This method allows you to modify the semantic context, which include two fields, `updated` and `deleted`.

For `updated`, you should include a list of `SemanticStatement` object, which include the following fields:

- `id`: (str) if you don't specify it, it will be auto generated. This is unique identifier of the semantic statement. You can use it to delete the statement later. We suggest you always include an id for the statement, so that you can find it easier. (Examples are JIRA_ID, PR_ID, CVE_ID, etc.)
- `statement`: (str), the statement you want to add. Such as `revenue is calculated by multiplying price and quantity`
- `scope`: (str), the scope of the statement, such as `*` (which means it applies to all queries), or `db.schema.table.column` (which means it applies to specific column of specific table of specific schema of specific database).
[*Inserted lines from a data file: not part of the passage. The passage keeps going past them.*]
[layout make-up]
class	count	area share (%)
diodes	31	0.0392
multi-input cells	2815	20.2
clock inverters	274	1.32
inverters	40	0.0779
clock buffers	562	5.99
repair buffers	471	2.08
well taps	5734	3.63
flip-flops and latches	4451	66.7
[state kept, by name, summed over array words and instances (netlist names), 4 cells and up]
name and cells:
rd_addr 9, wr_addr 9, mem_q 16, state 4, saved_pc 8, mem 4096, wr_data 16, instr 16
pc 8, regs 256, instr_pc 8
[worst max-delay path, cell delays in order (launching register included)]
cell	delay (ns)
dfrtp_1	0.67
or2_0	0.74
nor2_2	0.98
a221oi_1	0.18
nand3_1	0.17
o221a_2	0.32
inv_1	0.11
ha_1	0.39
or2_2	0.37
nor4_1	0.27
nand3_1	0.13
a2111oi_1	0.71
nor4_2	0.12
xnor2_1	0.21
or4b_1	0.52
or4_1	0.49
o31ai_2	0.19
This design comes from an exercise in tuning for small area, a short achievable clock period and few clock cycles per item on the open sky130 flow, not from production work.
The RTL was checked by simulation tests, not by an equivalence proof against the original design.
Power is estimated from default activity; no workload was simulated.

try-juniper:
Design audio_peak_level_meter, start of the top module:
module audio_peak_level_meter (
  input  logic        clk,
  input  logic        rst,
  input  logic        cfg_write,
  input  logic [1:0]  cfg_index,
  input  logic [5:0]  cfg_data,
  input  logic        in_valid,
  output logic        in_stall,
  input  logic [7:0]  data_byte,
  input  logic        buffer_end,
  output logic        out_valid,
  input  logic        out_stall,
  output logic [17:0] level_q16,
  output logic [31:0] peak_value
);
==> flow/config.mk <==
export PLATFORM = sky130hd
export DESIGN_NAME = audio_peak_level_meter
export DESIGN_NICKNAME = audio_peak_level_meter
export VERILOG_FILES = /design/flow/design.v
export SDC_FILE = /design/flow/constraint.sdc
export NUM_CORES = 4
export LEC_CHECK = 0
export CAP_MARGIN = 20
export CORE_MARGIN = 2
export CORE_UTILIZATION = 40
export CTS_BUF_LIST = sky130_fd_sc_hd__clkbuf_8
export CTS_CLUSTER_SIZE = 30
export SETUP_SLACK_MARGIN = 5
export SLEW_MARGIN = 20
==> flow/constraint.sdc <==
create_clock -name core_clock -period 9.0 [get_ports {clk}]
set_input_delay 1.8000 -clock core_clock [delete_from_list [all_inputs] [get_ports {clk}]]
set_output_delay 1.8000 -clock core_clock [all_outputs]
set_load 0.01 [all_outputs]
standard.sh (not shown) runs the stock make flow with config.mk's settings and CLKGATE_MAP_FILE= SYNTH_SCRIPT=/design/flow/synth_recipe.tcl, a recipe that flattens the netlist after the stock synthesis.
==> flow/flow/run.sh <==
#!/bin/bash
# Standard layout, with the port buffers made of the smallest buffer cell.
cp standard.sh standard_sh.txt
export BUFFER_PORTS_ARGS="-buffer_cell sky130_fd_sc_hd__buf_1"
bash standard.sh > standard.log 2>&1
Per the final summary, try-juniper finished and its layout is clean on timing, DRC and antenna.
Testbench counts of try-juniper, summed over its fixed seeds: cycles 44,753, bytes 43,768.
Source: an optimization exercise on an open RTL-to-GDS flow (aim: small area and a short achievable clock period). Production flows keep margins and buffers that such runs may drop. Where RTL was checked, it was by simulation tests only, not by an equivalence proof against the original. No activity file was given, so power comes from the tool's default toggle rates.

==> flow/design.v <==
`default_nettype none
module rx_dma_packetizer #(
    parameter int FIFO_DEPTH    = 64,
    parameter int FRAME_SAMPLES = 256
) (
    input  logic        clk,
    input  logic        rst,
    input  logic        enable,
    input  logic        s_valid,
    input  logic [15:0] s_i,
    input  logic [15:0] s_q,
    output logic        m_axis_valid,
    input  logic        m_axis_ready,
    output logic [7:0]  m_axis_data,
    output logic        m_axis_last,
    output logic        overflow,
    output logic [15:0] drop_count,
    input  logic        clear_status
);
    localparam logic [1:0] c_ST_IDLE = 2'd0;
    localparam logic [1:0] c_ST_RUN  = 2'd1;
    localparam logic [1:0] c_ST_PAD  = 2'd2;
    logic [1:0]  r_state;
    logic [7:0]  r_wr_pos;       
    logic [7:0]  r_rd_pos;       
    logic [31:0] r_mem [0:63];
    logic        r_valid;
    logic [1:0]  r_byte_idx;
    logic [7:0]  r_data;
    logic [23:0] r_hold;
    logic        r_last;
    logic        r_overflow;
    logic [15:0] r_drop_count;
    wire w_lo_eq   = (r_wr_pos[5:0] == r_rd_pos[5:0]);
    wire w_hi_eq   = (r_wr_pos[7:6] == r_rd_pos[7:6]);
    wire w_full    = w_lo_eq && !w_hi_eq;
    wire w_empty   = w_lo_eq && w_hi_eq;
    wire w_run_acc    = (r_state == c_ST_RUN) && enable;
    wire w_in_pad     = (r_state == c_ST_PAD);
    wire w_frame_last = (r_wr_pos == 8'hFF);
    wire w_pad_write  = w_in_pad && !w_full;
    wire w_push       = (w_run_acc && s_valid && !w_full) || w_pad_write;
    wire w_drop       = w_run_acc && s_valid && w_full;
    wire w_hs      = r_valid && m_axis_ready;
    wire w_pop     = !w_empty && (!r_valid || (w_hs && (r_byte_idx == 2'd3)));
    always_ff @(posedge clk) begin
        if (rst) begin
            r_state <= c_ST_IDLE;
        end else begin
            case (r_state)
                c_ST_IDLE: if (enable) r_state <= c_ST_RUN;
                c_ST_RUN:  if (!enable) r_state <= (r_wr_pos == 8'd0) ? c_ST_IDLE : c_ST_PAD;
                c_ST_PAD:  if (w_pad_write && w_frame_last) r_state <= c_ST_IDLE;
                default:   r_state <= c_ST_IDLE;
            endcase
        end
    end
    logic [63:0] w_wr_sel;
    logic [63:0] w_rd_sel;
    logic [63:0] r_rd_sel;       
    logic [31:0] w_wr_data;
    logic [31:0] w_rd_data;
    assign w_wr_sel  = 64'd1 << r_wr_pos[5:0];
    assign w_rd_sel  = r_rd_sel;
    assign w_wr_data = w_in_pad ? 32'd0 : {s_q, s_i};
    always_ff @(posedge clk) begin
        for (int k = 0; k < 64; k++) begin
            if (w_wr_sel[k] && !w_full) r_mem[k] <= w_wr_data;
        end
    end
    always_comb begin
        w_rd_data = '0;
        for (int k = 0; k < 64; k++) begin
            w_rd_data = w_rd_data | ({32{w_rd_sel[k]}} & r_mem[k]);
        end
    end
    always_ff @(posedge clk) begin
        if (rst) begin
            r_wr_pos <= '0;
            r_rd_pos <= '0;
        end else begin
            if (w_push) r_wr_pos <= r_wr_pos + 8'd1;
            if (w_pop)  r_rd_pos <= r_rd_pos + 8'd1;
        end
    end
    always_ff @(posedge clk) begin
        if (rst) begin
            r_rd_sel <= 64'd1;
        end else if (w_pop) begin
            r_rd_sel <= {r_rd_sel[62:0], r_rd_sel[63]};
        end
    end
    always_ff @(posedge clk) begin
        if (rst) begin
            r_valid    <= 1'b0;
            r_byte_idx <= 2'd0;
            r_last     <= 1'b0;
        end else begin
            if (w_pop)
                r_valid <= 1'b1;
            else if (w_hs && (r_byte_idx == 2'd3))
                r_valid <= 1'b0;
            if (w_hs) begin
                r_byte_idx <= r_byte_idx + 2'd1;
                r_last     <= (r_byte_idx == 2'd2) && (r_rd_pos == 8'd0);
            end
        end
    end
    always_ff @(posedge clk) begin
        if (w_pop) begin
            r_data <= w_rd_data[7:0];
            r_hold <= w_rd_data[31:8];
        end else if (w_hs) begin
            case (r_byte_idx)
                2'd0:    r_data <= r_hold[7:0];
                2'd1:    r_data <= r_hold[15:8];
                default: r_data <= r_hold[23:16];
            endcase
        end
    end
    assign m_axis_data  = r_data;
    assign m_axis_last  = r_last;
    assign m_axis_valid = r_valid;
    always_ff @(posedge clk) begin
        if (rst) begin
            r_overflow   <= 1'b0;
            r_drop_count <= 16'd0;
        end else if (w_drop) begin
            r_overflow   <= 1'b1;
            r_drop_count <= clear_status ? 16'd1 :
                            (&r_drop_count) ? r_drop_count : r_drop_count + 16'd1;
        end else if (clear_status) begin
            r_overflow   <= 1'b0;
            r_drop_count <= 16'd0;
        end
    end
    assign overflow   = r_overflow;
    assign drop_count = r_drop_count;
endmodule
`default_nettype wire
What follows belongs to an exercise in optimizing a design on an open flow for small area, a short achievable clock period and few clock cycles per item; a production flow would make more cautious choices. Power figures rest on the tool's default switching activity, not on a simulated workload.

==> trial 1 <==
// cubic_joint_trajectory_interpolator
module cubic_joint_trajectory_interpolator (
  input  logic         clk,
  input  logic         rst,
  input  logic         start,
  output logic         busy,
  input  logic [1:0]   item_command,
  input  logic [2:0]   item_joint_select,
  input  logic [31:0]  item_start_position,
  input  logic [31:0]  item_goal_position,
  output logic [2:0]   result_joint_index,
  output logic [26:0]  result_sample_time_us,
  output logic [31:0]  result_position,
  output logic [31:0]  result_velocity,
  output logic [30:0]  result_peak_speed,
  output logic         result_last_joint,
  output logic         result_final_sample,
  output logic         result_valid,
  input  logic         cfg_valid,
  output logic         cfg_ready,
  input  logic [2:0]   cfg_index,
  input  logic [26:0]  cfg_data
);
  logic        busy_r, cfg_ready_r;
  logic [2:0]  bcnt;
  logic        cfg_run;
  logic        acc_step, acc_restart, ld_v;
  logic [2:0]  ld_sel;
  logic [31:0] ld_st, ld_gl;
  logic        cw_v, cw_v2;
  logic [2:0]  cw_idx;
  logic [26:0] cw_data;
  assign busy = busy_r;
  assign cfg_ready = cfg_ready_r;
  wire accept = start & ~busy_r;
  wire acc_step_now = accept & (item_command == cjti_pkg::CMD_STEP);
  wire cfg_acc_now = cfg_valid & cfg_ready_r;
  ...
export LEC_CHECK = 0
export ABC_CLOCK_PERIOD_IN_PS = 4000
export CAP_MARGIN = 20
export CORE_MARGIN = 2
export CORE_UTILIZATION = 40
export SLEW_MARGIN = 20
create_clock -name core_clock -period 12.5 [get_ports {clk}]
run.sh (not shown) runs the stock make flow with config.mk's settings and CLKGATE_MAP_FILE= SYNTH_SCRIPT=/design/flow/synth_recipe.tcl, a recipe that flattens the netlist after the stock synthesis.
==> inputs of trial 90, as changes to trial 1 <==
==> flow/flow/run.sh (new file) <==
#!/bin/bash
# Standard synthesis and layout (the standard.sh), with timing repair aimed at a
# setup margin of MARGIN ns below the design's clock period. Full make output goes to
# flow_make.log in the work folder; ORFS's per-step logs stay under orfs/logs/.
set -euo pipefail
MARGIN=$(cat flow/margin.txt)
bash standard.sh SETUP_SLACK_MARGIN="$MARGIN" finish > flow_make.log 2>&1
==> flow/flow/margin.txt (new file) <==
8
==> flow/standard.sh (new file) <==
#!/bin/bash
# synth_recipe.tcl (not shown) runs the flow's synth.tcl, then flattens the netlist and writes it again
# the make line also repeats each setting of config.mk as NAME=value (left out here)
make -C /OpenROAD-flow-scripts/flow DESIGN_CONFIG=/design/flow/config.mk WORK_HOME=/design/flow/orfs CLKGATE_MAP_FILE= SYNTH_SCRIPT=/design/flow/synth_recipe.tcl "${@:-finish}"
removed: flow/run.sh
==> inputs of trial 59, as changes to trial 1 <==
--- a/flow/design.v
+++ b/flow/design.v
@@ -33,17 +33,17 @@
   logic [27:0] sm_b;
   logic        r23, r15;
   logic [52:0] cs_s, cs_c;
   logic [52:0] ms, mc;
   logic        mcin;
   logic [52:0] prod;
   logic [5:0]  sq;    
   logic [2:0]  cq;    
-  logic [24:0] t2_r, t3_r;
+  logic [24:0] t2_r, t3_r, s_tmp, s_new;
   logic [26:0] s3, s2x, sd;
   cjti_mul_sc u_mul (.a(sm_a), .b(sm_b), .r23(r23), .r15(r15), .rs(ms), .rc(mc), .cin(mcin));
   assign prod = cs_s + cs_c;
   assign running = |sq | |cq;
   wire k0 = go_step | cq[2];
   assign run_k0 = k0;
   always_ff @(posedge clk) begin
     cs_s <= ms;
@@ -74,26 +74,28 @@
     end else if (sq[3]) begin
       sm_a <= sm_b[24:0] - t2_r;
       sm_b <= inv6;
       r23 <= 1'b0;
       r15 <= 1'b1;
     end
     if (sq[1]) t2_r <= prod[48:24];
     if (sq[3]) t3_r <= prod[48:24];
+    if (sq[4]) s_tmp <= s_new;
   end
   assign tau_load = cq[1];
-  assign tau_val = (prod > 53'(cjti_pkg::Q_ONE)) ? cjti_pkg::Q_ONE : prod[24:0];
+  assign tau_val = ((|prod[52:25]) | (prod[24] & (|prod[23:0]))) ? cjti_pkg::Q_ONE : prod[24:0];
   assign x_load = cq[2];
-  assign x_val = (prod >= 53'(1 << 27)) ? 28'(1 << 27) : prod[27:0];
+  assign x_val = (|prod[52:27]) ? 28'(1 << 27) : prod[27:0];
   assign s3 = 27'(t2_r) + 27'({t2_r, 1'b0});
   assign s2x = 27'({t3_r, 1'b0});
   assign sd = s3 - s2x;
   assign p_wr = sq[5];
-  assign s_val = (s2x > s3) ? 25'd0 : (sd > 27'(cjti_pkg::Q_ONE)) ? cjti_pkg::Q_ONE : sd[24:0];
+  assign s_new = (s2x > s3) ? 25'd0 : (sd > 27'(cjti_pkg::Q_ONE)) ? cjti_pkg::Q_ONE : sd[24:0];
+  assign s_val = s_tmp;
   assign g_val = prod[49:16];
 endmodule
 module cjti_mul_pos (
   input  logic [32:0] d,
   input  logic [31:0] st,
   input  logic [24:0] s,
   output logic [31:0] rs,
   output logic [31:0] rc,
@@ -4694,22 +4696,22 @@
         tau_n <= (tau_step > cjti_pkg::Q_ONE) ? cjti_pkg::Q_ONE : tau_step;
         x_cur <= '0;
         p_s <= '0;
         p_g <= '0;
         pk_clr <= 1'b1;
       end else begin
         if (go) begin
           idx <= idx + 21'd1;
-          x_cur <= (x_sum > 28'(1 << 27)) ? 28'(1 << 27) : x_sum;
+          x_cur <= (x_sum[27] & (|x_sum[26:0])) ? 28'(1 << 27) : x_sum;
           pk_clr <= 1'b0;
         end
         if (x_load) x_cur <= x_val;
         if (tau_load) tau_n <= tau_val;
-        else if (run_k0) tau_n <= (tau_sum > 26'(cjti_pkg::Q_ONE)) ? cjti_pkg::Q_ONE : tau_sum[24:0];
+        else if (run_k0) tau_n <= (tau_sum[25] | (tau_sum[24] & (|tau_sum[23:0]))) ? cjti_pkg::Q_ONE : tau_sum[24:0];
         if (p_wr) begin
           p_s <= s_val;
           p_g <= g_val;
         end
       end
     end
   end
   always_ff @(posedge clk) begin
@@ -4769,26 +4771,39 @@
   wire [43:0] x_w = {f1v_s, 1'b1} + {f1v_c, f1v_ci};
   wire [31:0] pos = pos_w[32:1];
   wire [42:0] x = x_w[43:1];
   wire ovp = ~x[42] & (|x[41:31]);
   wire ovn = x[42] & ~(&x[41:31]);
   wire [31:0] vel = ovp ? 32'h7FFF_FFFF : ovn ? 32'h8000_0000 : x[31:0];
   wire spd_sat = ovp | ovn | (x[42] & (x[30:0] == 31'd0));
   wire [30:0] spd = spd_sat ? 31'h7FFF_FFFF : x[42] ? (~x[30:0] + 31'd1) : x[30:0];
-  wire [30:0] pk_base = f1_clr ? 31'd0 : result_peak_speed;
-  wire [30:0] pk_next = (spd > pk_base) ? spd : pk_base;
+  logic        f2_v, f2_clr;
+  logic [2:0]  f2_j;
+  logic [31:0] f2_pos, f2_vel;
+  logic [30:0] f2_spd;
   always_ff @(posedge clk) begin
-    if (f1_v) begin
-      result_joint_index <= f1_j;
-      result_position <= pos;
-      result_velocity <= vel;
+    f2_j <= f1_j;
+    f2_clr <= f1_clr;
+    f2_pos <= pos;
+    f2_vel <= vel;
+    f2_spd <= spd;
+    if (rst) f2_v <= 1'b0;
+    else f2_v <= f1_v;
+  end
+  wire [30:0] pk_base = f2_clr ? 31'd0 : result_peak_speed;
+  wire [30:0] pk_next = (f2_spd > pk_base) ? f2_spd : pk_base;
+  always_ff @(posedge clk) begin
+    result_joint_index <= f2_j;
+    result_position <= f2_pos;
+    result_velocity <= f2_vel;
+    result_last_joint <= (f2_j == 3'd5);
+    if (f2_v) begin
       result_peak_speed <= pk_next;
-      result_last_joint <= (f1_j == 3'd5);
-      if (f1_j == 3'd0) begin
+      if (f2_j == 3'd0) begin
         result_sample_time_us <= step_tus;
         result_final_sample <= step_fin;
       end
     end
     if (rst) result_valid <= 1'b0;
-    else result_valid <= f1_v;
+    else result_valid <= f2_v;
   end
 endmodule
==> flow/flow/run.sh (new file) <==
#!/bin/bash
# Standard synthesis and layout (the standard.sh), with timing repair aimed at a
# setup margin of MARGIN ns below the design's clock period. Full make output goes to
# flow_make.log in the work folder; ORFS's per-step logs stay under orfs/logs/.
set -euo pipefail
MARGIN=$(cat flow/margin.txt)
bash standard.sh SETUP_SLACK_MARGIN="$MARGIN" finish > flow_make.log 2>&1
==> flow/flow/margin.txt (new file) <==
8
==> flow/standard.sh (new file) <==
#!/bin/bash
# synth_recipe.tcl (not shown) runs the flow's synth.tcl, then flattens the netlist and writes it again
# the make line also repeats each setting of config.mk as NAME=value (left out here)
make -C /OpenROAD-flow-scripts/flow DESIGN_CONFIG=/design/flow/config.mk WORK_HOME=/design/flow/orfs CLKGATE_MAP_FILE= SYNTH_SCRIPT=/design/flow/synth_recipe.tcl "${@:-finish}"
removed: flow/run.sh
==> notes.md <==
Non-clock buffer count: trial 1 < trial 59 < trial 90. Routed wire length, lowest first: trial 1, trial 90, trial 59. Core utilization: trial 59 is lower than trial 90 (0.22 points). First-iteration DRC count: trial 1 is lower than trial 59 (about 21%). Against trial 1, the flip-flop and latch count of trial 59 is higher by 125.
This is optional, if not specified, it will be `*`. When `always_include` is False, `scope` will be ignored.
- `always_include`: should we always include this statement during query generation? True/False. Default is True. This is optional. When it is False, we will use embedding/LLM to do a RAG process and match statements during query generation.
- `lookup_summaries`: Only take effect when `always_include=False`, you can specify a list of search keys for this statement, if not specified, then use statement as search key. This is optional.
- `summarization_prompt`: extract prompt from the statement, if not specified, then use statement as extract prompt. This is optional.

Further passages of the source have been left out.